The lights in the building assume that I want to see everything in blanched fluorescent detail.
I
venture inward through the doors in tentative half-step increments, and
for a breath of a moment, I see the room as it is... humming demurely
in a natural shade of semi-darkness. But just as quickly, the arrival of
my plastic tennis shoes on the threshold marks the presence of The
Human, and then in a blink my personal kingdom of convenience appears
dutifully before me, bathed in sallow artificial light.
There are
perks to these automatic lights. I can easily find my chair in lighting
like this. Easily open my bag, rummage through my folder, pull out the
proper file. The urgent concerns of this present moment can be properly
analyzed, efficiently addressed, in the glow of these two dozen burning
white tubes. And to the world I live in, the building I move in, it is
supremely important to be able to do such things.
But can I feel
the eternal hum of the ages, the ebb and flow of time, the rising of the
moon, the setting of the sun, in a room with no windows and automatic
lights?
Everyone assumes we want the lights on.
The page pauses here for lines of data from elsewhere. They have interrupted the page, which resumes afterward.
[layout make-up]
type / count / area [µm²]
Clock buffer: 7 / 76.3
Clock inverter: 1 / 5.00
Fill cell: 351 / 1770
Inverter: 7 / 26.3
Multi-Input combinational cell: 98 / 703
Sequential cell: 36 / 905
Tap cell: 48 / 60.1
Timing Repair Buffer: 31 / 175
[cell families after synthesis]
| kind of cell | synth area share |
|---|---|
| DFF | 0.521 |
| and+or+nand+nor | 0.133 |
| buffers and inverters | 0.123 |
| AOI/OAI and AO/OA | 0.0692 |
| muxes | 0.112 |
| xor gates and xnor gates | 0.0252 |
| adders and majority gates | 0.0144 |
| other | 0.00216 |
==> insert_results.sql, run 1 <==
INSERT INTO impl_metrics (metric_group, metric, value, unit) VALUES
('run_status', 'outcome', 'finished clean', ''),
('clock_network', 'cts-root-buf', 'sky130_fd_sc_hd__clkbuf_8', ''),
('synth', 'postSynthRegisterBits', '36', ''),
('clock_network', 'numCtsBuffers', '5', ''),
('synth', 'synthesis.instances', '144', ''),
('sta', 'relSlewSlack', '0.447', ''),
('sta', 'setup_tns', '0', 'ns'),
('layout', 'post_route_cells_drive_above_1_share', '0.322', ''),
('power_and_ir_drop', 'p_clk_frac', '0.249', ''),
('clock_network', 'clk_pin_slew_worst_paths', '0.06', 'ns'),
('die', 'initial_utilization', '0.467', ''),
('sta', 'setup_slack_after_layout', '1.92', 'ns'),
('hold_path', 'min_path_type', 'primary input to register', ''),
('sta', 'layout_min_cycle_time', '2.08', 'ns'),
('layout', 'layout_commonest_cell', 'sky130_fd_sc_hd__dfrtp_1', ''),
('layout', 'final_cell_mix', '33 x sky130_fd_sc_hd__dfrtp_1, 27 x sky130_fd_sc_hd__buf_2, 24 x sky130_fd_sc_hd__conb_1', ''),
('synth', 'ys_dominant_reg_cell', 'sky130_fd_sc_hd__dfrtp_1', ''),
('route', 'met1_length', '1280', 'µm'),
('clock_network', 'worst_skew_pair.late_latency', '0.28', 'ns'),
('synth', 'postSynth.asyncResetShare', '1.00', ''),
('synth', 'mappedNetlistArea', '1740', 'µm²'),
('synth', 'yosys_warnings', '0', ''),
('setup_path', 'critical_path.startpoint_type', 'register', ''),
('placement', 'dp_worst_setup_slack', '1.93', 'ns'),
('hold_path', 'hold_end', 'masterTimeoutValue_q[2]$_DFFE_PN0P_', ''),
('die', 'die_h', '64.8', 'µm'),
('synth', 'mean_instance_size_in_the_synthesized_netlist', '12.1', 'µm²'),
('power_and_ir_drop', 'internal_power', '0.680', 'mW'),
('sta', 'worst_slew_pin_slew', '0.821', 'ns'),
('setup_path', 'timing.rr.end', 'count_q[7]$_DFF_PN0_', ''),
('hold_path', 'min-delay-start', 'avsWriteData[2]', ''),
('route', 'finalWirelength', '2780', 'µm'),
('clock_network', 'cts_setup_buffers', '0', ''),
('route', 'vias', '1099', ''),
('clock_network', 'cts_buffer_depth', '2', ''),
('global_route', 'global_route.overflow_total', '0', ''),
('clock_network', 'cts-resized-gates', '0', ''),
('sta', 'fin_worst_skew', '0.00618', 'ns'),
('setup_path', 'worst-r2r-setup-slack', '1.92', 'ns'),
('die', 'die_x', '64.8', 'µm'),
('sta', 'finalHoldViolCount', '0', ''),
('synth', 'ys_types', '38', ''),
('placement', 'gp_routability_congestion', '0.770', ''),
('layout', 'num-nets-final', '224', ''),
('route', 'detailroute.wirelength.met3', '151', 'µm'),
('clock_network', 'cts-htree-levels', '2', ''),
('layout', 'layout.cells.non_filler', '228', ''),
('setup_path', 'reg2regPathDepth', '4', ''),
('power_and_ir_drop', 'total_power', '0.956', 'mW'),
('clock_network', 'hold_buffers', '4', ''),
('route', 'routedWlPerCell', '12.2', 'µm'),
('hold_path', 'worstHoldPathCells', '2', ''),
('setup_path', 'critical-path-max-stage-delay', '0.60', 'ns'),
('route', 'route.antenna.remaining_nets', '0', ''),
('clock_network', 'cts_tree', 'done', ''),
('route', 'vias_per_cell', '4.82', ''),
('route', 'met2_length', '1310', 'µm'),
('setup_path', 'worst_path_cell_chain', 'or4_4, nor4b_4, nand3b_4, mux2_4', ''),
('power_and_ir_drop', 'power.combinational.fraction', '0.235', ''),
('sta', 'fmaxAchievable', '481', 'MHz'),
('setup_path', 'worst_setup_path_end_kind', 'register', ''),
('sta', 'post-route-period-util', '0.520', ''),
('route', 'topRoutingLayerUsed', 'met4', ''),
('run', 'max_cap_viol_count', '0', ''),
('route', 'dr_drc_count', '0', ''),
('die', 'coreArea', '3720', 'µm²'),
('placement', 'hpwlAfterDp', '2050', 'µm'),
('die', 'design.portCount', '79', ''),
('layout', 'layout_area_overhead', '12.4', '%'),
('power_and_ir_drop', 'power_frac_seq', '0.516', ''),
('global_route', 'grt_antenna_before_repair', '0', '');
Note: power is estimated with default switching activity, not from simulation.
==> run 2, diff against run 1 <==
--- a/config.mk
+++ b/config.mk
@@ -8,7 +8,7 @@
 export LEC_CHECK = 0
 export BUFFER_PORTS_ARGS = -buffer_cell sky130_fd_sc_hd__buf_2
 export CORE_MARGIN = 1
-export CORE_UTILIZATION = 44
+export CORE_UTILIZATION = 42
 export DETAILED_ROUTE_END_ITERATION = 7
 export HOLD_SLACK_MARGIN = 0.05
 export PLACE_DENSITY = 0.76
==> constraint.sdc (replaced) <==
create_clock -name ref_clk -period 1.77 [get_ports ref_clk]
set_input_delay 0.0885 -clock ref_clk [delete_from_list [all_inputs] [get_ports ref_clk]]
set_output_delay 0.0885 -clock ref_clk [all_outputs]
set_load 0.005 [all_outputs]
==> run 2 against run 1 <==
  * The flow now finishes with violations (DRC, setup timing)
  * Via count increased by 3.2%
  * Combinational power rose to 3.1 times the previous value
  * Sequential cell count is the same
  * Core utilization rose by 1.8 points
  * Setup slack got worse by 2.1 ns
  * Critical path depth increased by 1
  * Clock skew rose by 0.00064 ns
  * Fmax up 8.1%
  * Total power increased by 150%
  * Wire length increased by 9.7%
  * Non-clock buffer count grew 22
One step into the
valley of shadow and, flash, there is light, harsh and blazing enough to
scald the soul. Sooner or later, we come to expect it, come to need it,
come to fear the dark rather than learning to see in it. Our night
vision has become permanently disabled by this insistence, this
assumption that we need every corner illuminated, every shadow dispelled, every mystery solved, everything in its proper place, and nothing left to the imagination.